Distraktionsosteogenese



Knochenaufbau Distraktionsosteogenese

Dieses Verfahren stammt ursprünglich aus der Orthopädie. Dort dient es dazu, etwa zu kurze Unterschenkelknochen nach und nach zu verlängern, indem sie auseinandergezogen werden.

Der Organismus reagiert dabei wie nach einem Knochenbruch: In den Zwischenräumen bildet sich durch die sogenannte sekundäre Knochenbildung neue Knochensubstanz.
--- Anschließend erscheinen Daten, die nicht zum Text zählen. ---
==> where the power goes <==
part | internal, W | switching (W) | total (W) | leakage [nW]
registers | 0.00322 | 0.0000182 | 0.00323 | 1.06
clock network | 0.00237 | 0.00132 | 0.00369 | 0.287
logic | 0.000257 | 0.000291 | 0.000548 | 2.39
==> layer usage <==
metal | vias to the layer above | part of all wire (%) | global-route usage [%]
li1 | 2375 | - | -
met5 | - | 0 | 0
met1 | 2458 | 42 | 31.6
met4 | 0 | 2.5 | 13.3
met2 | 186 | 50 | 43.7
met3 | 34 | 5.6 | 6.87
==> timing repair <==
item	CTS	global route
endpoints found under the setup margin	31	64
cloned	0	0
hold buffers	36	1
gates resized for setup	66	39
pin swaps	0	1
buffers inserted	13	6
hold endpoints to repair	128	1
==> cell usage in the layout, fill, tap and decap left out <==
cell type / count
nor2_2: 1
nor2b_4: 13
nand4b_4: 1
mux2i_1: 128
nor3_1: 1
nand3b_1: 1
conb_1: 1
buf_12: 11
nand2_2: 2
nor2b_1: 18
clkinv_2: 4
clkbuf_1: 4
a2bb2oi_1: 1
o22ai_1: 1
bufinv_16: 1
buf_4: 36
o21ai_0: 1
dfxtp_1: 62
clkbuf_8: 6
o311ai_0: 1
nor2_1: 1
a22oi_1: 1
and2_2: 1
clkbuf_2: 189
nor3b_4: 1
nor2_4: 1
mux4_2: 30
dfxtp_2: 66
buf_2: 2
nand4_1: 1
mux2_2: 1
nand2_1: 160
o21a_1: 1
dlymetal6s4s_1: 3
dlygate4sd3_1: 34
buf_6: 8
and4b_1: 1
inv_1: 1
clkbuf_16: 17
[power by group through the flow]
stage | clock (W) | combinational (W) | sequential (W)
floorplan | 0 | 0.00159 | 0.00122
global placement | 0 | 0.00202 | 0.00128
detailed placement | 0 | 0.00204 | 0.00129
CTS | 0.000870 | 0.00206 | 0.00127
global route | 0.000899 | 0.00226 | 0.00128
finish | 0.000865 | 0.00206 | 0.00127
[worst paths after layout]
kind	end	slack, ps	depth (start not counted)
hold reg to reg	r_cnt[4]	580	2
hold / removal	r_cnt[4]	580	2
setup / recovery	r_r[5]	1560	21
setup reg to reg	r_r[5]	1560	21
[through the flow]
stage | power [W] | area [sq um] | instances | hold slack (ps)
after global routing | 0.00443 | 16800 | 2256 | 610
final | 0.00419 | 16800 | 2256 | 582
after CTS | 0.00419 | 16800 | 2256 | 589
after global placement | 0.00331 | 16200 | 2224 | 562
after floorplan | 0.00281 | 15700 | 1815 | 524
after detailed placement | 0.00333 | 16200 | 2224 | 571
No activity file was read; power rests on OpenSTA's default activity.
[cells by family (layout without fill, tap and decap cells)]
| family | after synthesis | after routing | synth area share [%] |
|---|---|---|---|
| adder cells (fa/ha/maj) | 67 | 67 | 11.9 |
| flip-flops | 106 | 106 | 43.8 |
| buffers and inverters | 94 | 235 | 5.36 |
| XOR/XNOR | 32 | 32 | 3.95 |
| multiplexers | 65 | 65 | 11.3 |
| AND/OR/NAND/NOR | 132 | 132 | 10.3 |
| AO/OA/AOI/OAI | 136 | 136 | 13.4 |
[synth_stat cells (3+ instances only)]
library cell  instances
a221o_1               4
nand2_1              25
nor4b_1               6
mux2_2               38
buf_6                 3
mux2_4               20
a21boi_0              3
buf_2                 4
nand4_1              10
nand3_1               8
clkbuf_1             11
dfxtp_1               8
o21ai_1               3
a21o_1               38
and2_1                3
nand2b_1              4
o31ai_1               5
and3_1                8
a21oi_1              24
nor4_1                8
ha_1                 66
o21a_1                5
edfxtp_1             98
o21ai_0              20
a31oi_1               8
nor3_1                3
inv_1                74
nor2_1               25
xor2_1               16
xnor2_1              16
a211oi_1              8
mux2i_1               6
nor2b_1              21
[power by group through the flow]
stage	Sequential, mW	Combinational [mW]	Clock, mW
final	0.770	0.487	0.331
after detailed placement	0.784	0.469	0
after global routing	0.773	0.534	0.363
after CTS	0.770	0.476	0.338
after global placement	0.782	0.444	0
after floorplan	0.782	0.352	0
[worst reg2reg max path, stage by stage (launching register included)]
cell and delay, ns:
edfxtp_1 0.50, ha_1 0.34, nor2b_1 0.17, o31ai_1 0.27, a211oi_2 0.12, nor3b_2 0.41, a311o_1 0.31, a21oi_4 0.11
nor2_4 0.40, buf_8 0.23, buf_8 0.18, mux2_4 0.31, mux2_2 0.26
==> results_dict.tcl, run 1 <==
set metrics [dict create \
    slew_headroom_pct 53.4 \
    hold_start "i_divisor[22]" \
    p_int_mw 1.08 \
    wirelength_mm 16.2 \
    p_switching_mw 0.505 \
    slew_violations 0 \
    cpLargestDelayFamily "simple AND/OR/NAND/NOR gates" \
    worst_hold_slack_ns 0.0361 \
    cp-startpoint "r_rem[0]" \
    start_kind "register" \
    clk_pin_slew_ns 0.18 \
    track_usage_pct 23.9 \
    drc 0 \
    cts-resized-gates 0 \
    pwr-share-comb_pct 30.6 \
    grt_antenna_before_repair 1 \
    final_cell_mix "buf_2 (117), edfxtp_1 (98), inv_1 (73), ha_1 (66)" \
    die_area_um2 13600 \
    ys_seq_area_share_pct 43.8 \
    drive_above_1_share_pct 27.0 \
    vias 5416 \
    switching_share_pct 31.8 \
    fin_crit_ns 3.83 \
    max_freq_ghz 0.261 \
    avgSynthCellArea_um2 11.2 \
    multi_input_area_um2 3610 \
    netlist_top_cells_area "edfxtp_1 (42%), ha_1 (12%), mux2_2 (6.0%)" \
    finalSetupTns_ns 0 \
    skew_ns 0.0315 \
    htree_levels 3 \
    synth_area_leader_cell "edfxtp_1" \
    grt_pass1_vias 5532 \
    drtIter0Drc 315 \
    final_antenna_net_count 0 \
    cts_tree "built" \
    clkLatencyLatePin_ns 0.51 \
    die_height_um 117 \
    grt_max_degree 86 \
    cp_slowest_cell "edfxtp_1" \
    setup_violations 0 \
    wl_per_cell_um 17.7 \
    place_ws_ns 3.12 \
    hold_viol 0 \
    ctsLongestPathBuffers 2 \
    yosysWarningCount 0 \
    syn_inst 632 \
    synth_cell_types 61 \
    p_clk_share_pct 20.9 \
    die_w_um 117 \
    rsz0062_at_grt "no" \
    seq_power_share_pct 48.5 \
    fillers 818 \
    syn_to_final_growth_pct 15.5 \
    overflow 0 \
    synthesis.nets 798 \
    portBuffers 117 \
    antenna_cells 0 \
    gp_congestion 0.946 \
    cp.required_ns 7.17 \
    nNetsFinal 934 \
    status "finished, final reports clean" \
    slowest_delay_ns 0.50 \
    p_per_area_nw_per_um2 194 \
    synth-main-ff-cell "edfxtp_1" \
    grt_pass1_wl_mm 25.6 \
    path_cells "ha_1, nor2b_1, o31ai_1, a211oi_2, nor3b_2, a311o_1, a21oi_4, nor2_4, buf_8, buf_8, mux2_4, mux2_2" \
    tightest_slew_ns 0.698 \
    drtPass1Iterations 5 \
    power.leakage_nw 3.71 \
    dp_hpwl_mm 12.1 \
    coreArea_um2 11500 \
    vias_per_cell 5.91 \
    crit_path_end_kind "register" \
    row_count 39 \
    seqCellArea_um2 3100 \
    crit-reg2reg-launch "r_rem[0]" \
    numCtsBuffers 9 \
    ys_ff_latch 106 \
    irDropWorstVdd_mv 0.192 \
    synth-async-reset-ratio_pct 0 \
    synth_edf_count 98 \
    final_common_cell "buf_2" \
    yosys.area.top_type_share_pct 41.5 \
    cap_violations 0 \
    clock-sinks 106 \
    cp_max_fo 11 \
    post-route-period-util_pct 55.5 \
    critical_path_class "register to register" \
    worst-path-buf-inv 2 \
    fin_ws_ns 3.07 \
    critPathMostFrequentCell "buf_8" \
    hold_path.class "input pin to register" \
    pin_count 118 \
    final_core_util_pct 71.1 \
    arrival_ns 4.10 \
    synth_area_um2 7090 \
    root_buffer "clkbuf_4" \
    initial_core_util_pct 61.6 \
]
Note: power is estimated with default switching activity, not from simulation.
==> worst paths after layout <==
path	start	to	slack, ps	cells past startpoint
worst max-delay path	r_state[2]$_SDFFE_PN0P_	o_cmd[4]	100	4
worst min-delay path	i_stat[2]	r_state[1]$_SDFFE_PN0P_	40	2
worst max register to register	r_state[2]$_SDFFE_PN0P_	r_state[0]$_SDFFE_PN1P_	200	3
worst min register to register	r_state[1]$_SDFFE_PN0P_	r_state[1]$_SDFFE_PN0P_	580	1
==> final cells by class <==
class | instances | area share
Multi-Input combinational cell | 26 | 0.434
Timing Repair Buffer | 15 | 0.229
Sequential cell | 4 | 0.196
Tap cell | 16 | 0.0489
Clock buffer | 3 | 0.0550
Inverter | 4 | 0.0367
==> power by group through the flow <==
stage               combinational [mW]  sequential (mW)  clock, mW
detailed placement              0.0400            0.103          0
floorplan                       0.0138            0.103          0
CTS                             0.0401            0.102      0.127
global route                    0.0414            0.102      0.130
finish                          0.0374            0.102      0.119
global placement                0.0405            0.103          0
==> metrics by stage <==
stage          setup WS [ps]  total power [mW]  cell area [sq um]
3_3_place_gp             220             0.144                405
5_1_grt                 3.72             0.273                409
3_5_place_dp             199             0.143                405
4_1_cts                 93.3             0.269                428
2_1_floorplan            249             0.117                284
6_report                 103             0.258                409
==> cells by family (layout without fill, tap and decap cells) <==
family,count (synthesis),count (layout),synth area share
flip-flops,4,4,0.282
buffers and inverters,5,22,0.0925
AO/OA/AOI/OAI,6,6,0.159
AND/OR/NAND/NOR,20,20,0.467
<file path="src/hdl/mot_pkg.sv">
`timescale 1ns / 1ps

package mot_pkg;

  localparam int CHANNELS_DEF = 8;
  localparam int OP_W         = 3;
  localparam int CH_W         = 3;
  localparam int TIME_W       = 32;
  localparam int KIND_W       = 2;
  localparam int CMP_W        = 6;
  localparam int FIRE_LIMIT   = 8;

  localparam logic [TIME_W-1:0] STOPPED = '1;
  localparam logic [TIME_W-1:0] DUE_MAX = {{(TIME_W-1){1'b1}}, 1'b0};

  typedef enum logic [OP_W-1:0] {
    OP_TICK           = 3'd0,
    OP_SET_PERIOD     = 3'd1,
    OP_START_ONCE     = 3'd2,
    OP_START_PERIODIC = 3'd3,
    OP_DISABLE        = 3'd4,
    OP_QUERY          = 3'd5
  } op_t;

  typedef enum logic [KIND_W-1:0] {
    KIND_IDLE_TICK = 2'd0,
    KIND_FIRED     = 2'd1,
    KIND_ACK       = 2'd2,
    KIND_QUERY     = 2'd3
  } kind_t;

  typedef enum logic [1:0] {
    ST_IDLE,
    ST_SCAN,
    ST_EMIT,
    ST_RESP
  } state_t;

  typedef struct packed {
    logic accept;
    logic scan;
    logic load_fire;
    logic load_resp;
  } cmd_t;

  typedef struct packed {
    logic is_tick;
    logic fire_zero;
    logic fired_here;
    logic last_fire;
    logic out_free;
  } status_t;

endpackage

</file>
<file path="src/hdl/mot_if.sv">
`timescale 1ns / 1ps

interface mot_in_if;
  logic                        valid;
  logic                        ready;
  logic [mot_pkg::OP_W-1:0]    operation;
  logic [mot_pkg::CH_W-1:0]    channel;
  logic [mot_pkg::TIME_W-1:0]  period_ms;

  modport source (output valid, output operation, output channel, output period_ms,
                  input ready);
  modport sink (input valid, input operation, input channel, input period_ms,
                output ready);
endinterface

interface mot_out_if;
  logic                        valid;
  logic                        ready;
  logic [mot_pkg::KIND_W-1:0]  kind;
  logic [mot_pkg::CH_W-1:0]    fired_channel;
  logic                        running;
  logic [mot_pkg::TIME_W-1:0]  nearest_due;
  logic                        last;

  modport source (output valid, output kind, output fired_channel, output running,
                  output nearest_due, output last, input ready);
  modport sink (input valid, input kind, input fired_channel, input running,
                input nearest_due, input last, output ready);
endinterface

</file>
<file path="src/hdl/mot_ctrl.sv">
`timescale 1ns / 1ps

module mot_ctrl #(
  parameter int  CHANNELS = mot_pkg::CHANNELS_DEF,
  localparam int IDX_W    = (CHANNELS > 1) ? $clog2(CHANNELS) : 1
) (
  input  logic             clk,
  input  logic             rst_n,
  input  logic             in_valid,
  output logic             in_ready,
  input  mot_pkg::status_t st,
  output mot_pkg::cmd_t    cmd,
  output logic [IDX_W-1:0] idx
);

  localparam logic [IDX_W-1:0] LAST_IDX = IDX_W'(CHANNELS - 1);

  mot_pkg::state_t  state_r, state_nxt;
  logic [IDX_W-1:0] idx_r, idx_nxt;

  always_ff @(posedge clk) begin
    if (!rst_n) begin
      state_r <= mot_pkg::ST_IDLE;
      idx_r   <= '0;
    end else begin
      state_r <= state_nxt;
      idx_r   <= idx_nxt;
    end
  end

  always_comb begin
    state_nxt = state_r;
    idx_nxt   = idx_r;
    cmd       = '0;
    in_ready  = 1'b0;
    unique case (state_r)
      mot_pkg::ST_IDLE: begin
        in_ready = 1'b1;
        if (in_valid) begin
          cmd.accept = 1'b1;
          idx_nxt    = '0;
          state_nxt  = mot_pkg::ST_SCAN;
        end
      end
      mot_pkg::ST_SCAN: begin
        cmd.scan = 1'b1;
        if (idx_r == LAST_IDX) begin
          idx_nxt   = '0;
          state_nxt = st.is_tick ? mot_pkg::ST_EMIT : mot_pkg::ST_RESP;
        end else begin
          idx_nxt = idx_r + IDX_W'(1);
        end
      end
      mot_pkg::ST_EMIT: begin
        if (st.fire_zero) begin
          state_nxt = mot_pkg::ST_RESP;
        end else if (st.fired_here) begin
          if (st.out_free) begin
            cmd.load_fire = 1'b1;
            if (st.last_fire) begin
              state_nxt = mot_pkg::ST_IDLE;
            end else begin
              idx_nxt = idx_r + IDX_W'(1);
            end
          end
        end else begin
          idx_nxt = idx_r + IDX_W'(1);
        end
      end
      mot_pkg::ST_RESP: begin
        if (st.out_free) begin
          cmd.load_resp = 1'b1;
          state_nxt     = mot_pkg::ST_IDLE;
        end
      end
      default: begin
        state_nxt = mot_pkg::ST_IDLE;
      end
    endcase
  end

  assign idx = idx_r;

endmodule

</file>
<file path="src/hdl/mot_dp.sv">
`timescale 1ns / 1ps

module mot_dp #(
  parameter int  CHANNELS = mot_pkg::CHANNELS_DEF,
  localparam int IDX_W    = (CHANNELS > 1) ? $clog2(CHANNELS) : 1,
  localparam int CNT_W    = $clog2(CHANNELS + 1)
) (
  input  logic                        clk,
  input  logic                        rst_n,
  input  mot_pkg::cmd_t               cmd,
  input  logic [IDX_W-1:0]            idx,
  output mot_pkg::status_t            st,
  input  logic [mot_pkg::OP_W-1:0]    in_operation,
  input  logic [mot_pkg::CH_W-1:0]    in_channel,
  input  logic [mot_pkg::TIME_W-1:0]  in_period_ms,
  output logic                        out_valid,
  input  logic                        out_ready,
  output logic [mot_pkg::KIND_W-1:0]  out_kind,
  output logic [mot_pkg::CH_W-1:0]    out_fired_channel,
  output logic                        out_running,
  output logic [mot_pkg::TIME_W-1:0]  out_nearest_due,
  output logic                        out_last
);

  localparam int TW = mot_pkg::TIME_W;
  localparam int CW = mot_pkg::CMP_W;

  logic [TW-1:0]                now_r;
  logic [TW-1:0]                due_r [CHANNELS];
  logic [TW-1:0]                per_r [CHANNELS];
  logic [CHANNELS-1:0]          rep_r;
  logic [CHANNELS-1:0]          fired_r;
  logic [CHANNELS-1:0]          runmask_r;
  logic [CNT_W-1:0]             fire_cnt_r;
  logic [CNT_W-1:0]             emit_cnt_r;
  logic [TW-1:0]                near_r;
  logic                         run_resp_r;
  logic                         out_valid_r;

  logic [mot_pkg::OP_W-1:0]     op_r;
  logic [mot_pkg::CH_W-1:0]     ch_r;
  logic [TW-1:0]                pin_r;
  logic [mot_pkg::KIND_W-1:0]   kind_r;
  logic [mot_pkg::CH_W-1:0]     fch_r;
  logic                         run_r;
  logic [TW-1:0]                ndue_r;
  logic                         last_r;

  logic [TW-1:0]                cur_d, cur_p, eff_p, base, clamped;
  logic [TW:0]                  sum;
  logic [CW-1:0]                idx_ext, ch_ext;
  logic                         is_tick, fire, hit;
  logic [TW-1:0]                new_d, new_p;
  logic                         new_rep;
  logic                         last_fire;

  assign is_tick = (op_r == mot_pkg::OP_TICK);
  assign cur_d   = due_r[idx];
  assign cur_p   = per_r[idx];
  assign eff_p   = (cur_p == '0) ? TW'(1) : cur_p;
  assign base    = is_tick ? cur_d : now_r;
  assign sum     = {1'b0, base} + {1'b0, eff_p};
  assign clamped = (sum > {1'b0, mot_pkg::DUE_MAX}) ? mot_pkg::DUE_MAX : sum[TW-1:0];
  assign idx_ext = CW'(idx);
  assign ch_ext  = CW'(ch_r);
  assign fire    = is_tick && (idx_ext < CW'(mot_pkg::FIRE_LIMIT)) &&
                   (cur_d != mot_pkg::STOPPED) && (cur_d <= now_r);
  assign hit     = !is_tick && (idx_ext == ch_ext);

  always_comb begin
    new_d   = cur_d;
    new_p   = cur_p;
    new_rep = rep_r[idx];
    if (fire) begin
      new_d = rep_r[idx] ? clamped : mot_pkg::STOPPED;
    end
    if (hit) begin
      unique case (op_r)
        mot_pkg::OP_SET_PERIOD: begin
          new_p = pin_r;
        end
        mot_pkg::OP_START_ONCE, mot_pkg::OP_START_PERIODIC: begin
          new_rep = (op_r == mot_pkg::OP_START_PERIODIC);
          new_d   = clamped;
        end
        mot_pkg::OP_DISABLE: begin
          new_d   = mot_pkg::STOPPED;
          new_rep = 1'b0;
        end
        default: begin
        end
      endcase
    end
  end

  assign last_fire = ((emit_cnt_r + CNT_W'(1)) == fire_cnt_r);

  always_ff @(posedge clk) begin
    if (!rst_n) begin
      now_r       <= '0;
      rep_r       <= '0;
      fired_r     <= '0;
      runmask_r   <= '0;
      fire_cnt_r  <= '0;
      emit_cnt_r  <= '0;
      near_r      <= mot_pkg::STOPPED;
      run_resp_r  <= 1'b0;
      out_valid_r <= 1'b0;
      for (int i = 0; i < CHANNELS; i++) begin
        due_r[i] <= mot_pkg::STOPPED;
        per_r[i] <= '0;
      end
    end else begin
      if (cmd.accept) begin
        if (in_operation == mot_pkg::OP_TICK) begin
          now_r <= now_r + TW'(1);
        end
        fired_r    <= '0;
        runmask_r  <= '0;
        fire_cnt_r <= '0;
        emit_cnt_r <= '0;
        near_r     <= mot_pkg::STOPPED;
        run_resp_r <= 1'b0;
      end
      if (cmd.scan) begin
        due_r[idx] <= new_d;
        per_r[idx] <= new_p;
        rep_r[idx] <= new_rep;
        if (new_d < near_r) begin
          near_r <= new_d;
        end
        if (fire) begin
          fired_r[idx]   <= 1'b1;
          runmask_r[idx] <= (new_d != mot_pkg::STOPPED);
          fire_cnt_r     <= fire_cnt_r + CNT_W'(1);
        end
        if (hit) begin
          run_resp_r <= (new_d != mot_pkg::STOPPED);
        end
      end
      if (cmd.load_fire) begin
        out_valid_r <= 1'b1;
        emit_cnt_r  <= emit_cnt_r + CNT_W'(1);
      end else if (cmd.load_resp) begin
        out_valid_r <= 1'b1;
      end else if (out_ready) begin
        out_valid_r <= 1'b0;
      end
    end
  end

  always_ff @(posedge clk) begin
    if (cmd.accept) begin
      op_r  <= in_operation;
      ch_r  <= in_channel;
      pin_r <= in_period_ms;
    end
    if (cmd.load_fire) begin
      kind_r <= mot_pkg::KIND_FIRED;
      fch_r  <= idx_ext[mot_pkg::CH_W-1:0];
      run_r  <= runmask_r[idx];
      ndue_r <= near_r;
      last_r <= last_fire;
    end else if (cmd.load_resp) begin
      if (is_tick) begin
        kind_r <= mot_pkg::KIND_IDLE_TICK;
      end else if (op_r == mot_pkg::OP_QUERY) begin
        kind_r <= mot_pkg::KIND_QUERY;
      end else begin
        kind_r <= mot_pkg::KIND_ACK;
      end
      fch_r  <= is_tick ? '0 : ch_r;
      run_r  <= is_tick ? 1'b0 : run_resp_r;
      ndue_r <= near_r;
      last_r <= 1'b1;
    end
  end

  assign st.is_tick    = is_tick;
  assign st.fire_zero  = (fire_cnt_r == '0);
  assign st.fired_here = fired_r[idx];
  assign st.last_fire  = last_fire;
  assign st.out_free   = !out_valid_r || out_ready;

  assign out_valid         = out_valid_r;
  assign out_kind          = kind_r;
  assign out_fired_channel = fch_r;
  assign out_running       = run_r;
  assign out_nearest_due   = ndue_r;
  assign out_last          = last_r;

endmodule

</file>
<file path="src/hdl/multichannel_oneshot_periodic_timer.sv">
`timescale 1ns / 1ps
// An item is taken only in the idle state; the channels are then scanned in turn, and a command
// or a quiet tick gives one result. A tick that fires walks the fired mask, one channel a cycle
// except while a fired channel's result waits on out_ch, with one result per fired channel.
// A new item is taken only after the last result of the one before is loaded into the output
// register; out_ch stalls hold that back.
// Reset (synchronous, rst_n low): counter zero, all channels stopped, periods zero.

module multichannel_oneshot_periodic_timer #(
  parameter int CHANNELS = mot_pkg::CHANNELS_DEF
) (
  input  logic      clk,
  input  logic      rst_n,
  mot_in_if.sink    in_ch,
  mot_out_if.source out_ch
);

  localparam int IDX_W = (CHANNELS > 1) ? $clog2(CHANNELS) : 1;

  mot_pkg::cmd_t    cmd;
  mot_pkg::status_t st;
  logic [IDX_W-1:0] idx;

  mot_ctrl #(
    .CHANNELS (CHANNELS)
  ) u_ctrl (
    .clk      (clk),
    .rst_n    (rst_n),
    .in_valid (in_ch.valid),
    .in_ready (in_ch.ready),
    .st       (st),
    .cmd      (cmd),
    .idx      (idx)
  );

  mot_dp #(
    .CHANNELS (CHANNELS)
  ) u_dp (
    .clk               (clk),
    .rst_n             (rst_n),
    .cmd               (cmd),
    .idx               (idx),
    .st                (st),
    .in_operation      (in_ch.operation),
    .in_channel        (in_ch.channel),
    .in_period_ms      (in_ch.period_ms),
    .out_valid         (out_ch.valid),
    .out_ready         (out_ch.ready),
    .out_kind          (out_ch.kind),
    .out_fired_channel (out_ch.fired_channel),
    .out_running       (out_ch.running),
    .out_nearest_due   (out_ch.nearest_due),
    .out_last          (out_ch.last)
  );

endmodule

</file>
<file path="src/flat_wrapper.sv">
// flat-port wrapper written by rule: the top's interface ports become plain ports
module multichannel_oneshot_periodic_timer_flat 
#(
  parameter int CHANNELS = mot_pkg::CHANNELS_DEF
)
  (clk, rst_n, in_ch_valid, in_ch_operation, in_ch_channel, in_ch_period_ms, in_ch_ready, out_ch_valid, out_ch_kind, out_ch_fired_channel, out_ch_running, out_ch_nearest_due, out_ch_last, out_ch_ready);
  mot_in_if in_ch_i ();
  mot_out_if out_ch_i ();
  input  logic clk;
  input  logic rst_n;
  input wire logic [$bits(in_ch_i.valid)-1:0] in_ch_valid;
  input wire logic [$bits(in_ch_i.operation)-1:0] in_ch_operation;
  input wire logic [$bits(in_ch_i.channel)-1:0] in_ch_channel;
  input wire logic [$bits(in_ch_i.period_ms)-1:0] in_ch_period_ms;
  output wire logic [$bits(in_ch_i.ready)-1:0] in_ch_ready;
  output wire logic [$bits(out_ch_i.valid)-1:0] out_ch_valid;
  output wire logic [$bits(out_ch_i.kind)-1:0] out_ch_kind;
  output wire logic [$bits(out_ch_i.fired_channel)-1:0] out_ch_fired_channel;
  output wire logic [$bits(out_ch_i.running)-1:0] out_ch_running;
  output wire logic [$bits(out_ch_i.nearest_due)-1:0] out_ch_nearest_due;
  output wire logic [$bits(out_ch_i.last)-1:0] out_ch_last;
  input wire logic [$bits(out_ch_i.ready)-1:0] out_ch_ready;
  assign in_ch_i.valid = in_ch_valid;
  assign in_ch_i.operation = in_ch_operation;
  assign in_ch_i.channel = in_ch_channel;
  assign in_ch_i.period_ms = in_ch_period_ms;
  assign in_ch_ready = in_ch_i.ready;
  assign out_ch_valid = out_ch_i.valid;
  assign out_ch_kind = out_ch_i.kind;
  assign out_ch_fired_channel = out_ch_i.fired_channel;
  assign out_ch_running = out_ch_i.running;
  assign out_ch_nearest_due = out_ch_i.nearest_due;
  assign out_ch_last = out_ch_i.last;
  assign out_ch_i.ready = out_ch_ready;
  multichannel_oneshot_periodic_timer #(.CHANNELS(CHANNELS)) u_core (.clk(clk), .rst_n(rst_n), .in_ch(in_ch_i), .out_ch(out_ch_i));
endmodule
</file>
Die Mund-Kiefer-Gesichtschirurgie hat das Prinzip für den Ausgleich einer zu geringen Knochenhöhe im Kiefer übernommen.

Nach der operativen Durchtrennung des Knochens fixiert der Behandler die beiden Bruchstücke mit einer speziellen Dehnschraube (Distraktor), die durch kontrollierte Spreizung die stetige Bildung neuen Knochengewebes (Kallus) anregt. Das Wachstum beträgt einen Millimeter oder mehr pro Tag, entsprechend wird der Distraktionsspalt angepasst. Der neue entstandene Knochen füllt ihn kontinuierlich aus. Ist die erforderliche Höhe des Kieferknochen erreicht und der Knochen ausgehärtet, kann das Zahnimplantat gesetzt werden.

Distraktionsosteogenese - Drehschraube

Zwischen Einsetzten des Distraktors und Entfernen bzw. Festigung der Knochenstruktur vergehen in der Regel zwölf Wochen. Die Zahnimplantation kann meistens weitere zwei Wochen später erfolgen.